• WHAT IS REQUIRED: Print exactly the lines below between the line holding "sky130_fd_sc_hd__ha_1: 764" and the line holding "Power is left", inclusive, and nothing more.

(Stored items)

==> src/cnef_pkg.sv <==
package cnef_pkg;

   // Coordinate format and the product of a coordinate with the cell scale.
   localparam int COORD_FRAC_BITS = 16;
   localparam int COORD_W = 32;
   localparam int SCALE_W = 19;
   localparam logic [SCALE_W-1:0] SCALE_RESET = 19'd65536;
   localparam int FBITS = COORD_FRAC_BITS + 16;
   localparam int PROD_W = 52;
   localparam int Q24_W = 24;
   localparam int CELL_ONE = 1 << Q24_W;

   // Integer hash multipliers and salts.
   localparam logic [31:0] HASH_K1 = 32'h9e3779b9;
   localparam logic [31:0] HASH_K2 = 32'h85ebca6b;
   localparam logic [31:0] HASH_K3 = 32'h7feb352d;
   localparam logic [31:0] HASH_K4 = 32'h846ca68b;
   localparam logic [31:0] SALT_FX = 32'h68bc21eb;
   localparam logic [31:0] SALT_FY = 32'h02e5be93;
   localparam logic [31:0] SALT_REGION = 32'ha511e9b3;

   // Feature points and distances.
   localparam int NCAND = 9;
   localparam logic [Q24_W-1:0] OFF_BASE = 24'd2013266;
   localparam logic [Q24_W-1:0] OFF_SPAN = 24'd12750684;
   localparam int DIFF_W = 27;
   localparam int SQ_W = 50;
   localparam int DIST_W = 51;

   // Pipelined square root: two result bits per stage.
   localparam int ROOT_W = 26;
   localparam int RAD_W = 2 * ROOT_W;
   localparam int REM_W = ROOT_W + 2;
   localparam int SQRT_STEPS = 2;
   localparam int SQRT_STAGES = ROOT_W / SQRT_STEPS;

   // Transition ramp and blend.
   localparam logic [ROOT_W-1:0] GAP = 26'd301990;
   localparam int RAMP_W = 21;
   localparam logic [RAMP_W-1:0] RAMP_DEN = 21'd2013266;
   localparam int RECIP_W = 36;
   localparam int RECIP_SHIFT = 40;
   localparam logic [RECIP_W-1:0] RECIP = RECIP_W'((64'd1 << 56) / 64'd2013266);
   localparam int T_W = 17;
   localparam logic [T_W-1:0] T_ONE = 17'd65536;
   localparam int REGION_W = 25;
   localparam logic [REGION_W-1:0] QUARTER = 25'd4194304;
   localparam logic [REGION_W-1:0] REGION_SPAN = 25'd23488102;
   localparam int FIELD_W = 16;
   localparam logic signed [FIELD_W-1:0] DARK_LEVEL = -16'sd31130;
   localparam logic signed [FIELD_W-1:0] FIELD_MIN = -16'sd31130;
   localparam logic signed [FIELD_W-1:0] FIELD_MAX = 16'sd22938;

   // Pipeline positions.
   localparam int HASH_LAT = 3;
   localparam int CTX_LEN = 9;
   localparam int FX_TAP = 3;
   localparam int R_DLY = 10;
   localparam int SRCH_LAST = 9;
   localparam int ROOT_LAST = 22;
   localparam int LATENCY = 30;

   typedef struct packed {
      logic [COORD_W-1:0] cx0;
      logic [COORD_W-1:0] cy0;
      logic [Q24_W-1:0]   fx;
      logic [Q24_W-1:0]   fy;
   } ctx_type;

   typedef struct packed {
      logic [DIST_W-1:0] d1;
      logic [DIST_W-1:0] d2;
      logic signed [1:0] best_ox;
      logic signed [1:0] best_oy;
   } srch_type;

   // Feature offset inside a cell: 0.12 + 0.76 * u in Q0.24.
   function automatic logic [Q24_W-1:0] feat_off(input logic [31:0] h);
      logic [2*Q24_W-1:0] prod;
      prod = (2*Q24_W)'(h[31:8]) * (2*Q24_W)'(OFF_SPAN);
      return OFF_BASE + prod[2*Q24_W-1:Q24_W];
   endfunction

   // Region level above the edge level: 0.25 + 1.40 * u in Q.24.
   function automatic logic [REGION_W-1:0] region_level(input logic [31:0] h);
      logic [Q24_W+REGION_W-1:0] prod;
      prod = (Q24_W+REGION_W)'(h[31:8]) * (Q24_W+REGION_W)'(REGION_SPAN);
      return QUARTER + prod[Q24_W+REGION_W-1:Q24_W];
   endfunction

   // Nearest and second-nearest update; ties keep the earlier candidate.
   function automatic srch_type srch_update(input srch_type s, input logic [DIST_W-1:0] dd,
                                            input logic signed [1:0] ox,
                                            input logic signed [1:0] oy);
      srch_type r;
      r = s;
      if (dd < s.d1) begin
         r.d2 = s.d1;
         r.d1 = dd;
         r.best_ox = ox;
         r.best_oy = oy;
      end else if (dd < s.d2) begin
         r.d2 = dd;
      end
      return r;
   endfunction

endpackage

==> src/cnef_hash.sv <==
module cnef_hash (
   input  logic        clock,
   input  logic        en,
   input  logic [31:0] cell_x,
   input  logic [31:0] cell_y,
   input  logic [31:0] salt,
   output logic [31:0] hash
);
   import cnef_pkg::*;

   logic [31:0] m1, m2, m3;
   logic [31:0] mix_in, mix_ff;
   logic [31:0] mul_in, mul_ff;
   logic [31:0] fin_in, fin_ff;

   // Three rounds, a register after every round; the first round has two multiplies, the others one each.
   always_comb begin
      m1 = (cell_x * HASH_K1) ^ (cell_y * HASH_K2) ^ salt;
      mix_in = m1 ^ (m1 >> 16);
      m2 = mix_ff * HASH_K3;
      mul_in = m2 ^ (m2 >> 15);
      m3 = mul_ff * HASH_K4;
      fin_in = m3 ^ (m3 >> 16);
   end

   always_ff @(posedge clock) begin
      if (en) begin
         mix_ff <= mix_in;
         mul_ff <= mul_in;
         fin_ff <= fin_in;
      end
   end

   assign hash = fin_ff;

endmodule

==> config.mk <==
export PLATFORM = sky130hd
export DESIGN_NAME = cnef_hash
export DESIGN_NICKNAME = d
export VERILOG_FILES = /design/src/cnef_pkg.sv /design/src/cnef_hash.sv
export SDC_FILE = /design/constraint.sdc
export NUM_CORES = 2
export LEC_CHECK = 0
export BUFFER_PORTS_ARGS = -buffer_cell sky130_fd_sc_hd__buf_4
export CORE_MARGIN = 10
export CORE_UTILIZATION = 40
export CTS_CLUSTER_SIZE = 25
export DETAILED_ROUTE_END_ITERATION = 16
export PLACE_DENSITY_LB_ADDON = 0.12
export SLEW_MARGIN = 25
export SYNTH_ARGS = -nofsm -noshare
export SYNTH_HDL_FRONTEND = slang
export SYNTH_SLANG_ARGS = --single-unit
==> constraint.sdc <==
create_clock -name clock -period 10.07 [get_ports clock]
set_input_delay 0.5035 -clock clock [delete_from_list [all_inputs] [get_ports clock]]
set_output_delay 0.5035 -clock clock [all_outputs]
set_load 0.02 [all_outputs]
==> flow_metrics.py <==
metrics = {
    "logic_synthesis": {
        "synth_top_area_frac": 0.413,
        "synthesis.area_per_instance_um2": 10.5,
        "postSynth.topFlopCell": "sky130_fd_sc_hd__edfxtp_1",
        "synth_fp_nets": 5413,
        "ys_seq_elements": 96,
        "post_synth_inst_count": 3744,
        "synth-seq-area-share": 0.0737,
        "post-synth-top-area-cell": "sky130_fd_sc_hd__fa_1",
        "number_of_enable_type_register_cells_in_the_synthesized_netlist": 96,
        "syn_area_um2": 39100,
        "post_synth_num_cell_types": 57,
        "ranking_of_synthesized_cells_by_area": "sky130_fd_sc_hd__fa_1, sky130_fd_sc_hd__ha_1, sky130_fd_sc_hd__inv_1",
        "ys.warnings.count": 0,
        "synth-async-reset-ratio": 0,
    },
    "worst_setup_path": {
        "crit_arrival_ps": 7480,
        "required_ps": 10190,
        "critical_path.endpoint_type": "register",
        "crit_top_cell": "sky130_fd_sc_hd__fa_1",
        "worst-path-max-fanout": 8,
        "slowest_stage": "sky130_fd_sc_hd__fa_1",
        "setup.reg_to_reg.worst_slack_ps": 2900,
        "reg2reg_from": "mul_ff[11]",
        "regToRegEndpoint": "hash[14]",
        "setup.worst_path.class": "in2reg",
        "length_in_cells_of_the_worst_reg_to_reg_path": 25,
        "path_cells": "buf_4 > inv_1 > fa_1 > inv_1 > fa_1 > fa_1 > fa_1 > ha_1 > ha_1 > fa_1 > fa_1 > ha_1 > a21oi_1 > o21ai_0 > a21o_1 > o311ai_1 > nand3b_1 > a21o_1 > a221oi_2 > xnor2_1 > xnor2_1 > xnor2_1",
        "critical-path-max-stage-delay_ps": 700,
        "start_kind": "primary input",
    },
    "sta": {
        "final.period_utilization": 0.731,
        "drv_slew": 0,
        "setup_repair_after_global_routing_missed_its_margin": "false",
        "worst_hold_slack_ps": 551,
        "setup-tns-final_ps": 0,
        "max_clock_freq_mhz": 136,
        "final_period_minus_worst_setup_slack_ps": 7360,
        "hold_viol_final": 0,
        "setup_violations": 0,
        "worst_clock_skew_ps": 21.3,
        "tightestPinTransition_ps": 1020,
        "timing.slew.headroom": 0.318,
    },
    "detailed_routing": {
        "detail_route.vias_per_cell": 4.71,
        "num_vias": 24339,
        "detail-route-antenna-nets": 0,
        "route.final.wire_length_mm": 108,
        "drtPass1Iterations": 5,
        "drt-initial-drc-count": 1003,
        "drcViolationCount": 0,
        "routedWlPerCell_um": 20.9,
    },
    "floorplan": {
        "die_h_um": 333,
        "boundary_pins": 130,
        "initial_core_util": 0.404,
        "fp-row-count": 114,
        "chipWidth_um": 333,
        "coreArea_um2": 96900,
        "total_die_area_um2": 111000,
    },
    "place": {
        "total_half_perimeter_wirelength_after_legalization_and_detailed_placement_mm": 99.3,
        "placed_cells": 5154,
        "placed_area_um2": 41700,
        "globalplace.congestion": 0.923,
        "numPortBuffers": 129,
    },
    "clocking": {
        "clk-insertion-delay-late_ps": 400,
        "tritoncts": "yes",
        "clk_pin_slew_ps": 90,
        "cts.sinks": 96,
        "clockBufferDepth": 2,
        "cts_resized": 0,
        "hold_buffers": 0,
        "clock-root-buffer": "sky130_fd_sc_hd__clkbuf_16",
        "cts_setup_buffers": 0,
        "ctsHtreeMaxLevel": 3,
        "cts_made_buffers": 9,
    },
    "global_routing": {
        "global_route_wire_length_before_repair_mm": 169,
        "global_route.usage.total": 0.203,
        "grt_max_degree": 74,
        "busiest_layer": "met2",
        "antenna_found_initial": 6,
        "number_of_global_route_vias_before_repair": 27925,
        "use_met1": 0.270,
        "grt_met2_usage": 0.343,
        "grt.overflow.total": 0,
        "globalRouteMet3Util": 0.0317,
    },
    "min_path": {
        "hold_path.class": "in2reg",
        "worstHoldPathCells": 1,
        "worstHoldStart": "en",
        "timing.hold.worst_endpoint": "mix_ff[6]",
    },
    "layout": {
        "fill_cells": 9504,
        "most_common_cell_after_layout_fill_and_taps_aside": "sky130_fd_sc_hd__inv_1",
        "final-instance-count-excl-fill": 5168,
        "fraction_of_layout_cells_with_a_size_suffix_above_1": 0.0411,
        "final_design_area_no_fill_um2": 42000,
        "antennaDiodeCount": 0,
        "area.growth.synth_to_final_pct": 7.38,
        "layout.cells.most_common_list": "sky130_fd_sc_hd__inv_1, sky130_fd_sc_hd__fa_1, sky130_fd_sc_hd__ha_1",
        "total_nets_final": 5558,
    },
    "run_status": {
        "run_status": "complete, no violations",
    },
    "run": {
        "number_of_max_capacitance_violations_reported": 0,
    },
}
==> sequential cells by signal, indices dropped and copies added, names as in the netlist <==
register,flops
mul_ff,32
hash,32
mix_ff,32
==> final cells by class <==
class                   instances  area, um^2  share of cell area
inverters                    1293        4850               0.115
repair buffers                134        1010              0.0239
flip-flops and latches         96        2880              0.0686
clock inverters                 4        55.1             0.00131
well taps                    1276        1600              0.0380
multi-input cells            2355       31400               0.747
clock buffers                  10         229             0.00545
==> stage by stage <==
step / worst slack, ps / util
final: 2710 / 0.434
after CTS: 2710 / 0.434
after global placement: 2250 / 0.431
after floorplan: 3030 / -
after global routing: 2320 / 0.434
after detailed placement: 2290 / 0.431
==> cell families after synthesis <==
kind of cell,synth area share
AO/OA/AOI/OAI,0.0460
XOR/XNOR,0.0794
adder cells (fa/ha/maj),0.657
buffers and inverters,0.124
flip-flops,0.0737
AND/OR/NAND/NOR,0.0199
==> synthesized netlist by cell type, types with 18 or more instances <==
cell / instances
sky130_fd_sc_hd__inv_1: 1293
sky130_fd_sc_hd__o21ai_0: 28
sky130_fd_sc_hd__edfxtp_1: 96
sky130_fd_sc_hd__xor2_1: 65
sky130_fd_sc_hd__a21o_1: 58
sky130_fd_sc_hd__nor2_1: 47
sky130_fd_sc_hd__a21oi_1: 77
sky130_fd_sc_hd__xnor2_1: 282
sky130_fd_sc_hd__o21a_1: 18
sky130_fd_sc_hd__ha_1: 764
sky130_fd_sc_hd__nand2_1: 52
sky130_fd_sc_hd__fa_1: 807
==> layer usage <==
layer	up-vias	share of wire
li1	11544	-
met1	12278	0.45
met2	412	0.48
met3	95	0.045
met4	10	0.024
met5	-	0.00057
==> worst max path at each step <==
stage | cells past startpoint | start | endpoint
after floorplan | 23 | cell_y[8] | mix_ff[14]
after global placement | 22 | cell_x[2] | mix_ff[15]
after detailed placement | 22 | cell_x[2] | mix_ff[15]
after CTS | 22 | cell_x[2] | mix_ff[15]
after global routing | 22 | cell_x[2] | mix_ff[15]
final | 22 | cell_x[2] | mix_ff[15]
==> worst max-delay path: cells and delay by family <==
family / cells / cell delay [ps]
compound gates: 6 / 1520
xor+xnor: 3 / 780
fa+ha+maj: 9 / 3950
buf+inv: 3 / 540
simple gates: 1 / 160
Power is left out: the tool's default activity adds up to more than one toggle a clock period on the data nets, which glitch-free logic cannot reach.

--

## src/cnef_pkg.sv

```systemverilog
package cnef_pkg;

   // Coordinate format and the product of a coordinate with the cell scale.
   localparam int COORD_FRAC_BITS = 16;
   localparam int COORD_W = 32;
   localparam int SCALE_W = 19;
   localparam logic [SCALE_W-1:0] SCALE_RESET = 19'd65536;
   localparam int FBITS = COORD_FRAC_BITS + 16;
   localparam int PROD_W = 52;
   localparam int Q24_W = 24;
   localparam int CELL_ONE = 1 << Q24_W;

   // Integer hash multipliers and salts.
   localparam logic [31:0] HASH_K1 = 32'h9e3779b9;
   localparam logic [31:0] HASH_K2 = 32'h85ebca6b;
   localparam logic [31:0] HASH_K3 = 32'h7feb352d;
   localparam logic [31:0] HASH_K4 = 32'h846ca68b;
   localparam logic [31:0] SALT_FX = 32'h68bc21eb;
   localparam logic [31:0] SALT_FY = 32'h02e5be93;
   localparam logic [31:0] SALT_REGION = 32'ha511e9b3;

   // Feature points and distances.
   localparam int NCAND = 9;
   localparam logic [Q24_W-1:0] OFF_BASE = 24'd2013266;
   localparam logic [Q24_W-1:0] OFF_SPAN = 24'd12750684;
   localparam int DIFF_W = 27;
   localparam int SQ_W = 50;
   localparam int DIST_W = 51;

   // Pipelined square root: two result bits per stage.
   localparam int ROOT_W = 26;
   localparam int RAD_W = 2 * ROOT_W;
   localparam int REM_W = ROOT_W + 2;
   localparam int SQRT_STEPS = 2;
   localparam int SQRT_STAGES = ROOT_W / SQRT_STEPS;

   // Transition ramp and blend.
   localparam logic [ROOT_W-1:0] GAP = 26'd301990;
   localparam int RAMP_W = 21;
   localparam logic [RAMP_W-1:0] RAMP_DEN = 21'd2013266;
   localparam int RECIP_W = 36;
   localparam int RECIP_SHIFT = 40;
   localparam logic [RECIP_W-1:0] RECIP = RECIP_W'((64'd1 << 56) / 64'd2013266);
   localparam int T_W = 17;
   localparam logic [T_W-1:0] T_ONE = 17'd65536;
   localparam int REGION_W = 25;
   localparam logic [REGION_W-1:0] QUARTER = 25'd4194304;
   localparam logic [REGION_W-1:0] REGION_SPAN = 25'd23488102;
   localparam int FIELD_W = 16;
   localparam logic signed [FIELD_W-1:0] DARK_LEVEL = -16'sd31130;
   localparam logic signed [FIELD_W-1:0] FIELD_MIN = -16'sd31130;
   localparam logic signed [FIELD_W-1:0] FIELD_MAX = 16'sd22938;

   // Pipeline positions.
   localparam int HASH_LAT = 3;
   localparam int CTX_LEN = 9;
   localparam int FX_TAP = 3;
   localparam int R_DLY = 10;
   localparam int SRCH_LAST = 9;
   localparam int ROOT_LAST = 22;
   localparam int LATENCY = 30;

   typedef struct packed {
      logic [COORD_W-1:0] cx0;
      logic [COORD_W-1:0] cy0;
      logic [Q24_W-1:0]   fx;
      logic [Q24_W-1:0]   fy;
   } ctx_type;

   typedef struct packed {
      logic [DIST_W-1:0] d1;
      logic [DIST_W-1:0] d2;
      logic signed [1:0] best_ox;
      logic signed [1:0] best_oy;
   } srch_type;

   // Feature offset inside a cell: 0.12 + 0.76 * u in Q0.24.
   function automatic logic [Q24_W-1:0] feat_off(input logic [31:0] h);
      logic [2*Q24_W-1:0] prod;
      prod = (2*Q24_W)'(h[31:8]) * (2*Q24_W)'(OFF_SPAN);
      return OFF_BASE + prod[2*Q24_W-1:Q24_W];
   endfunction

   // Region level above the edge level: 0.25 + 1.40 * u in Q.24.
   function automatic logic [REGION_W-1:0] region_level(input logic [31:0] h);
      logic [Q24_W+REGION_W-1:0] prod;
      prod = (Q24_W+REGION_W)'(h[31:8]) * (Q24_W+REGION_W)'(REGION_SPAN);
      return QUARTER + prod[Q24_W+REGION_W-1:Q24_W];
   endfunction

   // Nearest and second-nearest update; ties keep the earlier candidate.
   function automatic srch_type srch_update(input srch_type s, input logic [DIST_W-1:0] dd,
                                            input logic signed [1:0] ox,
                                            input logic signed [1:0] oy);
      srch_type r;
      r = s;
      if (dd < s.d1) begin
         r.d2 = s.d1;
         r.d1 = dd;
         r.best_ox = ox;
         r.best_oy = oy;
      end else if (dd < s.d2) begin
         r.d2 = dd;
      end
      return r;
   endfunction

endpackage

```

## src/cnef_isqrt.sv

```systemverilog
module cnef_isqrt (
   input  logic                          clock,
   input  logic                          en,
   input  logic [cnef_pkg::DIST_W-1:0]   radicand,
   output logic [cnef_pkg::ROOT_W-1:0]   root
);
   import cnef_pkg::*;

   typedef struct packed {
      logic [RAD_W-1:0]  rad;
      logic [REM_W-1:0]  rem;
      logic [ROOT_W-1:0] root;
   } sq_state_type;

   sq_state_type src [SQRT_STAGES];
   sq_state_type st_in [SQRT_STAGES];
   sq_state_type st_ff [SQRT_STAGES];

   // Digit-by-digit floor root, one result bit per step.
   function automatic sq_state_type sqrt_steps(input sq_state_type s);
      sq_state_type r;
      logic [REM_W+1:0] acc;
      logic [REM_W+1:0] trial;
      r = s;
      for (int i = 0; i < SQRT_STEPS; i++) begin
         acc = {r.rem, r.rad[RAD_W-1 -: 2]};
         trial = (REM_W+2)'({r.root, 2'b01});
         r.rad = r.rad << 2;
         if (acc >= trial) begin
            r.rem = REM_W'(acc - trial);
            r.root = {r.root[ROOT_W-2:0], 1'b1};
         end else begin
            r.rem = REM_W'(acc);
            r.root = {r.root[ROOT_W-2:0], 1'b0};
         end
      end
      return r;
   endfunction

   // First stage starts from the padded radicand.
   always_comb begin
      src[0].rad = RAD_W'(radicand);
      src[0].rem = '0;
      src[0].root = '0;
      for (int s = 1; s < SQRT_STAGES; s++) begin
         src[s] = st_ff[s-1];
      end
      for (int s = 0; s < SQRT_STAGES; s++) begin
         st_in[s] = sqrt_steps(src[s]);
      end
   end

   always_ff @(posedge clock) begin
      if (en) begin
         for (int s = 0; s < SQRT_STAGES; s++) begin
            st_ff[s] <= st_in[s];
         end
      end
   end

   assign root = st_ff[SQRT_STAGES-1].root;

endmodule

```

• ANSWER BELOW:
sky130_fd_sc_hd__ha_1: 764
sky130_fd_sc_hd__nand2_1: 52
sky130_fd_sc_hd__fa_1: 807
==> layer usage <==
layer	up-vias	share of wire
li1	11544	-
met1	12278	0.45
met2	412	0.48
met3	95	0.045
met4	10	0.024
met5	-	0.00057
==> worst max path at each step <==
stage | cells past startpoint | start | endpoint
after floorplan | 23 | cell_y[8] | mix_ff[14]
after global placement | 22 | cell_x[2] | mix_ff[15]
after detailed placement | 22 | cell_x[2] | mix_ff[15]
after CTS | 22 | cell_x[2] | mix_ff[15]
after global routing | 22 | cell_x[2] | mix_ff[15]
final | 22 | cell_x[2] | mix_ff[15]
==> worst max-delay path: cells and delay by family <==
family / cells / cell delay [ps]
compound gates: 6 / 1520
xor+xnor: 3 / 780
fa+ha+maj: 9 / 3950
buf+inv: 3 / 540
simple gates: 1 / 160
Power is left out: the tool's default activity adds up to more than one toggle a clock period on the data nets, which glitch-free logic cannot reach.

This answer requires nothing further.